Blog Post # 21
|Early Electronic Keyboard|
|Piano Sounding Board|
|Old Books: Flawed on the outside, but what’s inside remains of value|
A digital screen poses the same problem as the silk rose and the digital piano: no apparent flaws. The well-lit, non-glare screen is bright and easy to read even for a passenger riding in a car at night. (Note: I said “for a passenger,” not for a “driver!”) Pages turn smoothly, and have easy bookmarks. It’s possible to make notes and to highlight words and passages. Perfect. Yes?
|Isaiah 7: On my Android|
Subtleties of light and shadow falling on the page, the character of the paper, and the appearance and selection of the words may all be incidental to one’s study. But after reading from a monitor or screen for a period of time, I couldn’t help but notice that these physical elements caused certain words to stand out, catching my eye and my attention, and leading to further thought and sometimes to new understanding. The sensorial experience far exceeded any experience I’ve had staring at a flat, brightly lit screen, and helped me to “listen to” the layers of meaning within the written words, to understand and relate them to my own life in a more personal way. The ease of writing notes and impressions in the margins was not only simpler when done by hand, but it was almost as if the personal inspiration I received became one with the physical book of scripture in my behalf.
|Isaiah 7: My scriptures|
All this was not possible to the same degree on a digital screen. Why? Because of the absence of flaws. The irregularities in the printed text, the wrinkling pages, the layout on the page, the play of light all influenced how I saw and felt the words. I didn’t just read, I poured over the words. I studied, I reviewed, I basked, I feasted. My fingers could rest on the paper without accidentally turning the page or inadvertently causing some other kind of action to happen. The feel of the thin paper was a tangible connection to the written word.

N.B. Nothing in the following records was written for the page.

$ cat src/rtl/ibex_multdiv_arbiter.sv
// Round-robin arbiter sharing one ibex-style multiply/divide engine between NREQ requesters.
// Latches the winner's operation, holds it on the engine, and returns the result with a watchdog.
module ibex_multdiv_arbiter #(
  parameter int NREQ       = 2,
  parameter int MAX_CYCLES = 40
) (
  input  logic              clk_i,
  input  logic              rst_i,
  input  logic [NREQ-1:0]   req_valid_i,
  output logic [NREQ-1:0]   req_ready_o,
  input  logic [2*NREQ-1:0] req_operator_i,
  input  logic [2*NREQ-1:0] req_signed_i,
  input  logic [32*NREQ-1:0] req_op_a_i,
  input  logic [32*NREQ-1:0] req_op_b_i,
  output logic [NREQ-1:0]   rsp_valid_o,
  input  logic [NREQ-1:0]   rsp_ready_i,
  output logic [31:0]       rsp_result_o,
  output logic              rsp_err_o,
  output logic              md_mult_en_o,
  output logic              md_div_en_o,
  output logic [1:0]        md_operator_o,
  output logic [1:0]        md_signed_mode_o,
  output logic [31:0]       md_op_a_o,
  output logic [31:0]       md_op_b_o,
  output logic              md_ready_o,
  input  logic              md_valid_i,
  input  logic [31:0]       md_result_i
);

  localparam int PW = (NREQ > 2) ? 2 : 1;
  localparam int WW = $clog2(MAX_CYCLES);

  localparam logic [1:0] S_IDLE = 2'd0;
  localparam logic [1:0] S_BUSY = 2'd1;
  localparam logic [1:0] S_RESP = 2'd2;

  logic [1:0]    state;
  logic [PW-1:0] rr_ptr;
  logic [PW-1:0] owner;
  logic [WW-1:0] wdog;
  logic [1:0]    operator_q;
  logic [1:0]    signed_q;
  logic [31:0]   op_a_q;
  logic [31:0]   op_b_q;
  logic [31:0]   result_q;
  logic          err_q;

  logic          grant_any;
  logic          found;
  logic [PW-1:0] grant;
  logic [1:0]    sel_operator;
  logic [1:0]    sel_signed;
  logic [31:0]   sel_op_a;
  logic [31:0]   sel_op_b;
  logic          owner_ready;

  // NOTE: every always_comb output gets a default first so no path can infer a latch.
  always_comb begin
    grant_any    = |req_valid_i;
    found        = 1'b0;
    grant        = '0;
    sel_operator = '0;
    sel_signed   = '0;
    sel_op_a     = '0;
    sel_op_b     = '0;
    // Cyclic search: first pass covers rr_ptr..NREQ-1, second pass wraps to 0.
    for (int k = 0; k < NREQ; k++) begin
      if (!found && req_valid_i[k] && (PW'(k) >= rr_ptr)) begin
        found = 1'b1;
        grant = PW'(k);
      end
    end
    for (int k = 0; k < NREQ; k++) begin
      if (!found && req_valid_i[k]) begin
        found = 1'b1;
        grant = PW'(k);
      end
    end
    for (int k = 0; k < NREQ; k++) begin
      if (grant == PW'(k)) begin
        sel_operator = req_operator_i[2*k +: 2];
        sel_signed   = req_signed_i[2*k +: 2];
        sel_op_a     = req_op_a_i[32*k +: 32];
        sel_op_b     = req_op_b_i[32*k +: 32];
      end
    end
  end

  always_comb begin
    req_ready_o = '0;
    rsp_valid_o = '0;
    owner_ready = 1'b0;
    for (int k = 0; k < NREQ; k++) begin
      // Gated by reset too, so the port reads 0 while reset is held.
      req_ready_o[k] = (state == S_IDLE) && grant_any && !rst_i && (grant == PW'(k));
      rsp_valid_o[k] = (state == S_RESP) && (owner == PW'(k));
      if (owner == PW'(k)) owner_ready = rsp_ready_i[k];
    end
  end

  // NOTE: sequential state uses non-blocking assignments so every register samples pre-edge values.
  always_ff @(posedge clk_i or posedge rst_i) begin
    if (rst_i) begin
      state      <= S_IDLE;
      rr_ptr     <= '0;
      owner      <= '0;
      wdog       <= '0;
      operator_q <= '0;
      signed_q   <= '0;
      op_a_q     <= '0;
      op_b_q     <= '0;
      result_q   <= '0;
      err_q      <= 1'b0;
    end else begin
      case (state)
        S_IDLE: begin
          if (grant_any) begin
            owner      <= grant;
            operator_q <= sel_operator;
            signed_q   <= sel_signed;
            op_a_q     <= sel_op_a;
            op_b_q     <= sel_op_b;
            wdog       <= '0;
            state      <= S_BUSY;
          end
        end
        S_BUSY: begin
          wdog <= wdog + 1'b1;
          if (md_valid_i) begin
            result_q <= md_result_i;
            err_q    <= 1'b0;
            state    <= S_RESP;
          end else if (wdog == WW'(MAX_CYCLES - 1)) begin
            result_q <= '0;
            err_q    <= 1'b1;
            state    <= S_RESP;
          end
        end
        S_RESP: begin
          if (owner_ready) begin
            rr_ptr <= (owner == PW'(NREQ - 1)) ? '0 : owner + 1'b1;
            state  <= S_IDLE;
          end
        end
        default: state <= S_IDLE;
      endcase
    end
  end

  // Enables decode from state so they fall in the same cycle the engine must stop.
  assign md_ready_o       = (state == S_BUSY);
  assign md_mult_en_o     = (state == S_BUSY) && !operator_q[1];
  assign md_div_en_o      = (state == S_BUSY) && operator_q[1];
  assign md_operator_o    = operator_q;
  assign md_signed_mode_o = signed_q;
  assign md_op_a_o        = op_a_q;
  assign md_op_b_o        = op_b_q;
  assign rsp_result_o     = (state == S_RESP) ? result_q : '0;
  assign rsp_err_o        = (state == S_RESP) && err_q;

endmodule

And what of the flaws in people? We all know they exist, and sometimes we aren’t particularly thrilled about those others may have, not to mention our own . Once, when I was bemoaning the behavior of my children, Karen shared an insightful comment. “What if, every single day, every one of our kids got up and came in like perfect little grown-up automatons, sitting on the couch without doing or saying anything out of order. Wouldn’t we be shocked if they acted like that? Would we really want it that way?”
|Turquoise: Rough and Polished|
And then, there’s always the rose—in every stage of development…perfectly beautiful, and “perfectly all right as it is.”